Memory Models: A Case for Rethinking Parallel Languages and Hardware

Abstract – The era of parallel computing for the masses is here, but writing correct parallel programs remains far more difficult than writing sequential programs. Aside from a few domains, most parallel programs are written using a shared-memory approach. The memory model, which specifies the meaning of shared variables, is at the heart of this programming model. Unfortunately, it has involved a tradeoff between programmability and performance, and has arguably been one of the most challenging and contentious areas in both hardware architecture and programming language specification. Recent broad community-scale efforts have finally led to a convergence in this debate, with popular languages such as Java and C++ and most hardware vendors publishing compatible memory model specifications. Although this convergence is a dramatic improvement, it has exposed fundamental shortcomings in current popular languages and systems that prevent achieving the vision of structured and safe parallel programming.

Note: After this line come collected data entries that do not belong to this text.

File: src/rtl/if_stage.sv
// rtl/if_stage.sv - RV32I instruction fetch stage with IF/ID pipeline register
//
// Owns the PC, fetches one word at a time over a req/gnt/rvalid handshake
// (never more than one request outstanding), and presents the fetched
// instruction to decode through the IF/ID register. Handles stalls, flushes,
// redirects, and discards wrong-path responses that are still in flight.
//
// Ports:
//   clk, reset             clock (rising edge), asynchronous active-high reset
//   stall                  hold the IF/ID register
//   flush                  replace the IF/ID contents with a bubble
//   redirect, redirect_pc  branch/jump taken; target bits [1:0] are ignored
//   imem_req, imem_addr    fetch request and its address (the PC)
//   imem_gnt               memory accepted the request this cycle
//   imem_rvalid, imem_rdata  response valid and instruction word
//   id_valid, id_pc, id_inst  IF/ID register contents
//   id_pc_plus4            id_pc + 4, combinational, wraps at 2^32

module if_stage #(
    parameter logic [31:0] RESET_PC = 32'h0000_0000,
    parameter logic [31:0] NOP_INST = 32'h0000_0013
) (
    input  logic        clk,
    input  logic        reset,
    input  logic        stall,
    input  logic        flush,
    input  logic        redirect,
    input  logic [31:0] redirect_pc,
    output logic        imem_req,
    output logic [31:0] imem_addr,
    input  logic        imem_gnt,
    input  logic        imem_rvalid,
    input  logic [31:0] imem_rdata,
    output logic        id_valid,
    output logic [31:0] id_pc,
    output logic [31:0] id_inst,
    output logic [31:0] id_pc_plus4
);

    typedef enum logic [2:0] {
        S_IDLE,
        S_REQ,
        S_WAIT,
        S_HOLD,
        S_DRAIN
    } state_t;

    state_t      state_q, state_d;
    logic [31:0] pc_q, pc_d;
    logic [31:0] req_pc_q, req_pc_d;
    logic        buf_valid_q, buf_valid_d;
    logic [31:0] buf_inst_q, buf_inst_d;
    logic [31:0] buf_pc_q, buf_pc_d;
    logic        id_valid_q, id_valid_d;
    logic [31:0] id_pc_q, id_pc_d;
    logic [31:0] id_inst_q, id_inst_d;

    logic [31:0] redirect_tgt;
    logic        accept;
    logic        unused_rpc_lsbs;

    assign redirect_tgt    = {redirect_pc[31:2], 2'b00};
    assign unused_rpc_lsbs = ^redirect_pc[1:0];

    // Only a response to a right-path request, arriving while we are still
    // waiting for it and not being overtaken by a redirect, is kept.
    assign accept = (state_q == S_WAIT) && imem_rvalid && !redirect;

    always_comb begin
        state_d     = state_q;
        pc_d        = pc_q;
        req_pc_d    = req_pc_q;
        buf_valid_d = buf_valid_q;
        buf_inst_d  = buf_inst_q;
        buf_pc_d    = buf_pc_q;
        id_valid_d  = id_valid_q;
        id_pc_d     = id_pc_q;
        id_inst_d   = id_inst_q;

        case (state_q)
            S_IDLE: begin
                state_d = S_REQ;
            end
            S_REQ: begin
                if (redirect) begin
                    // A granted request is now wrong-path: drain its response.
                    state_d = imem_gnt ? S_DRAIN : S_REQ;
                end else if (imem_gnt) begin
                    pc_d     = pc_q + 32'd4;
                    req_pc_d = pc_q;
                    state_d  = S_WAIT;
                end
            end
            S_WAIT: begin
                if (redirect) begin
                    state_d = imem_rvalid ? S_REQ : S_DRAIN;
                end else if (imem_rvalid) begin
                    if (stall || flush) begin
                        // IF/ID cannot take it this cycle; park it.
                        buf_valid_d = 1'b1;
                        buf_inst_d  = imem_rdata;
                        buf_pc_d    = req_pc_q;
                        state_d     = S_HOLD;
                    end else begin
                        state_d = S_REQ;
                    end
                end
            end
            S_HOLD: begin
                if (redirect) begin
                    buf_valid_d = 1'b0;
                    state_d     = S_REQ;
                end else if (!stall && !flush) begin
                    state_d = S_REQ;
                end
            end
            S_DRAIN: begin
                if (imem_rvalid) begin
                    state_d = S_REQ;
                end
            end
            default: begin
                state_d = S_IDLE;
            end
        endcase

        if (redirect) begin
            pc_d = redirect_tgt;
        end

        if (flush) begin
            id_valid_d = 1'b0;
            id_inst_d  = NOP_INST;
        end else if (stall) begin
            id_valid_d = id_valid_q;
        end else if (buf_valid_q && !redirect) begin
            id_valid_d  = 1'b1;
            id_inst_d   = buf_inst_q;
            id_pc_d     = buf_pc_q;
            buf_valid_d = 1'b0;
        end else if (accept) begin
            id_valid_d = 1'b1;
            id_inst_d  = imem_rdata;
            id_pc_d    = req_pc_q;
        end else begin
            id_valid_d = 1'b0;
            id_inst_d  = NOP_INST;
        end
    end

    always_ff @(posedge clk or posedge reset) begin
        if (reset) begin
            state_q     <= S_IDLE;
            pc_q        <= RESET_PC;
            req_pc_q    <= 32'd0;
            buf_valid_q <= 1'b0;
            buf_inst_q  <= NOP_INST;
            buf_pc_q    <= 32'd0;
            id_valid_q  <= 1'b0;
            id_pc_q     <= 32'd0;
            id_inst_q   <= NOP_INST;
        end else begin
            state_q     <= state_d;
            pc_q        <= pc_d;
            req_pc_q    <= req_pc_d;
            buf_valid_q <= buf_valid_d;
            buf_inst_q  <= buf_inst_d;
            buf_pc_q    <= buf_pc_d;
            id_valid_q  <= id_valid_d;
            id_pc_q     <= id_pc_d;
            id_inst_q   <= id_inst_d;
        end
    end

    assign imem_req    = (state_q == S_REQ);
    assign imem_addr   = pc_q;
    assign id_valid    = id_valid_q;
    assign id_pc       = id_pc_q;
    assign id_inst     = id_inst_q;
    assign id_pc_plus4 = id_pc_q + 32'd4;

endmodule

I will discuss the path to the above convergence, the hard lessons learned, and their implications. A cornerstone of this convergence has been the view that the memory model should be a contract between the programmer and the system – if the programmer writes disciplined (data-race-free) programs, the system will provide high programmability (sequential consistency) and performance. I will discuss why this view is the best we can do with current popular languages, and why it is inadequate moving forward. I will then discuss research directions that eliminate much of the concern about the memory model, but require rethinking popular parallel languages and hardware. In particular, I will argue that parallel languages should not only promote high-level disciplined models, but they should also enforce the discipline. Further, for scalable and efficient performance, hardware should be co-designed to take advantage of and support such disciplined models. I will use the Deterministic Parallel Java language and DeNovo hardware projects at Illinois as examples of such directions. This talk draws on collaborations with many colleagues over two decades, and is mostly based on an upcoming CACM paper with Hans-J. Boehm.

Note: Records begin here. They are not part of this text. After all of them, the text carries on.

$ cat src/rtl/ap_seq_pkg.sv
// Shared types, default widths and the wrap-safe cycle difference used by
// the ap_ctrl_chain sequencer and its timestamp FIFO.
package ap_seq_pkg;

    localparam int CNT_W_DEF = 32;
    localparam int TXN_W_DEF = 16;
    localparam int DEPTH_DEF = 4;
    localparam int DIFF_W    = 64;

    typedef enum logic [1:0] {
        IDLE,
        ISSUE,
        DRAIN,
        FINISH
    } seq_state_e;

    // Callers zero-extend narrower counters and truncate the result, which
    // yields the modulo-2^CNT_W difference for any CNT_W up to DIFF_W.
    function automatic logic [DIFF_W-1:0] mod_diff(input logic [DIFF_W-1:0] later,
                                                   input logic [DIFF_W-1:0] earlier);
        return later - earlier;
    endfunction

endpackage
$ cat config.mk
export PLATFORM = sky130hd
export DESIGN_NAME = prog_loader
export DESIGN_NICKNAME = d
export VERILOG_FILES = /design/src/rtl/loader_pkg.sv /design/src/rtl/byte_packer.sv /design/src/rtl/prog_loader.sv
export SDC_FILE = /design/constraint.sdc
export NUM_CORES = 1
export LEC_CHECK = 0
export CAP_MARGIN = 20
export CORE_MARGIN = 2
export CORE_UTILIZATION = 60
export DETAILED_ROUTE_END_ITERATION = 10
export GPL_TIMING_DRIVEN = 0
export PLACE_DENSITY = 0.85
export SYNTH_ARGS = -nofsm -noshare
export SYNTH_HDL_FRONTEND = slang
export SYNTH_SLANG_ARGS = --single-unit
$ cat constraint.sdc
create_clock -name clk -period 9.76 [get_ports clk]
set_input_delay 1.952 -clock clk [delete_from_list [all_inputs] [get_ports clk]]
set_output_delay 1.952 -clock clk [all_outputs]
set_load 0.05 [all_outputs]
$ cat src/rtl/uart_tx_arbiter.sv
// rtl/uart_tx_arbiter.sv - two-requester round-robin arbiter feeding one uart_tx
module uart_tx_arbiter #(
    parameter int GAP_CYC     = 2,
    parameter int TIMEOUT_CYC = 125000
) (
    input logic               clk_i,
    input logic               nreset_i,
    uart_tx_arbiter_if.slave  bus
);
    typedef enum logic [1:0] {IDLE, SEND, GAP} state_t;

    localparam logic [19:0] TO_LAST  = 20'(TIMEOUT_CYC - 1);
    localparam logic [7:0]  GAP_LAST = 8'(GAP_CYC - 1);

    state_t      state_q, state_d;
    logic [19:0] cnt_q, cnt_d;
    logic [7:0]  gap_q, gap_d;
    logic [7:0]  tx_data_q, tx_data_d;
    logic        grant_q, grant_d;
    logic        last_q, last_d;
    logic        take0, take1, timeout;

    always_ff @(posedge clk_i or negedge nreset_i) begin
        if (!nreset_i) begin
            state_q   <= IDLE;
            cnt_q     <= '0;
            gap_q     <= '0;
            tx_data_q <= 8'h00;
            grant_q   <= 1'b0;
            last_q    <= 1'b1;
        end else begin
            state_q   <= state_d;
            cnt_q     <= cnt_d;
            gap_q     <= gap_d;
            tx_data_q <= tx_data_d;
            grant_q   <= grant_d;
            last_q    <= last_d;
        end
    end

    always_comb begin
        state_d   = state_q;
        cnt_d     = cnt_q;
        gap_d     = gap_q;
        tx_data_d = tx_data_q;
        grant_d   = grant_q;
        last_d    = last_q;
        take0     = 1'b0;
        take1     = 1'b0;
        timeout   = 1'b0;
        case (state_q)
            IDLE: begin
                // On contention the requester that did not own the last frame wins.
                take0 = bus.req0_valid_i && (!bus.req1_valid_i || last_q);
                take1 = bus.req1_valid_i && (!bus.req0_valid_i || !last_q);
                if (take0 || take1) begin
                    tx_data_d = take0 ? bus.req0_data_i : bus.req1_data_i;
                    grant_d   = take1;
                    last_d    = take1;
                    cnt_d     = '0;
                    state_d   = SEND;
                end
            end
            SEND: begin
                // Completion takes priority over a timeout landing on the same cycle.
                if (bus.tx_valid_i) begin
                    cnt_d   = '0;
                    gap_d   = '0;
                    state_d = GAP;
                end else if (cnt_q == TO_LAST) begin
                    timeout = 1'b1;
                    cnt_d   = '0;
                    gap_d   = '0;
                    state_d = GAP;
                end else begin
                    cnt_d = cnt_q + 20'd1;
                end
            end
            GAP: begin
                if (gap_q == GAP_LAST) begin
                    gap_d   = '0;
                    state_d = IDLE;
                end else begin
                    gap_d = gap_q + 8'd1;
                end
            end
            default: state_d = IDLE;
        endcase
    end

    assign bus.req0_ready_o = take0;
    assign bus.req1_ready_o = take1;
    assign bus.tx_data_o    = tx_data_q;
    assign bus.tx_ready_o   = (state_q == SEND);
    assign bus.grant_o      = grant_q;
    assign bus.busy_o       = (state_q != IDLE);
    assign bus.timeout_o    = timeout;
endmodule

$ cat src/flat_wrapper.sv
// flat-port wrapper written by rule: the top's interface ports become plain ports
module uart_tx_arbiter_flat 
#(
    parameter int GAP_CYC     = 2,
    parameter int TIMEOUT_CYC = 125000
)
  (clk_i, nreset_i, bus_req0_data_i, bus_req0_valid_i, bus_req1_data_i, bus_req1_valid_i, bus_tx_valid_i, bus_req0_ready_o, bus_req1_ready_o, bus_tx_data_o, bus_tx_ready_o, bus_grant_o, bus_busy_o, bus_timeout_o);
  uart_tx_arbiter_if bus_i ();
  input logic clk_i;
  input logic nreset_i;
  input wire logic [$bits(bus_i.req0_data_i)-1:0] bus_req0_data_i;
  input wire logic [$bits(bus_i.req0_valid_i)-1:0] bus_req0_valid_i;
  input wire logic [$bits(bus_i.req1_data_i)-1:0] bus_req1_data_i;
  input wire logic [$bits(bus_i.req1_valid_i)-1:0] bus_req1_valid_i;
  input wire logic [$bits(bus_i.tx_valid_i)-1:0] bus_tx_valid_i;
  output wire logic [$bits(bus_i.req0_ready_o)-1:0] bus_req0_ready_o;
  output wire logic [$bits(bus_i.req1_ready_o)-1:0] bus_req1_ready_o;
  output wire logic [$bits(bus_i.tx_data_o)-1:0] bus_tx_data_o;
  output wire logic [$bits(bus_i.tx_ready_o)-1:0] bus_tx_ready_o;
  output wire logic [$bits(bus_i.grant_o)-1:0] bus_grant_o;
  output wire logic [$bits(bus_i.busy_o)-1:0] bus_busy_o;
  output wire logic [$bits(bus_i.timeout_o)-1:0] bus_timeout_o;
  assign bus_i.req0_data_i = bus_req0_data_i;
  assign bus_i.req0_valid_i = bus_req0_valid_i;
  assign bus_i.req1_data_i = bus_req1_data_i;
  assign bus_i.req1_valid_i = bus_req1_valid_i;
  assign bus_i.tx_valid_i = bus_tx_valid_i;
  assign bus_req0_ready_o = bus_i.req0_ready_o;
  assign bus_req1_ready_o = bus_i.req1_ready_o;
  assign bus_tx_data_o = bus_i.tx_data_o;
  assign bus_tx_ready_o = bus_i.tx_ready_o;
  assign bus_grant_o = bus_i.grant_o;
  assign bus_busy_o = bus_i.busy_o;
  assign bus_timeout_o = bus_i.timeout_o;
  uart_tx_arbiter #(.GAP_CYC(GAP_CYC), .TIMEOUT_CYC(TIMEOUT_CYC)) u_core (.clk_i(clk_i), .nreset_i(nreset_i), .bus(bus_i));
endmodule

Biography – Sarita Adve is Professor of Computer Science at the University of Illinois at Urbana-Champaign. Her research interests are in computer architecture and systems, parallel computing, and power and reliability-aware systems. She received the ACM SIGARCH Maurice Wilkes award in 2008, was named a University Scholar by the University of Illinois in 2004, and received an Alfred P. Sloan Research Fellowship in 1998. She received the Ph.D. in Computer Science from Wisconsin in 1993.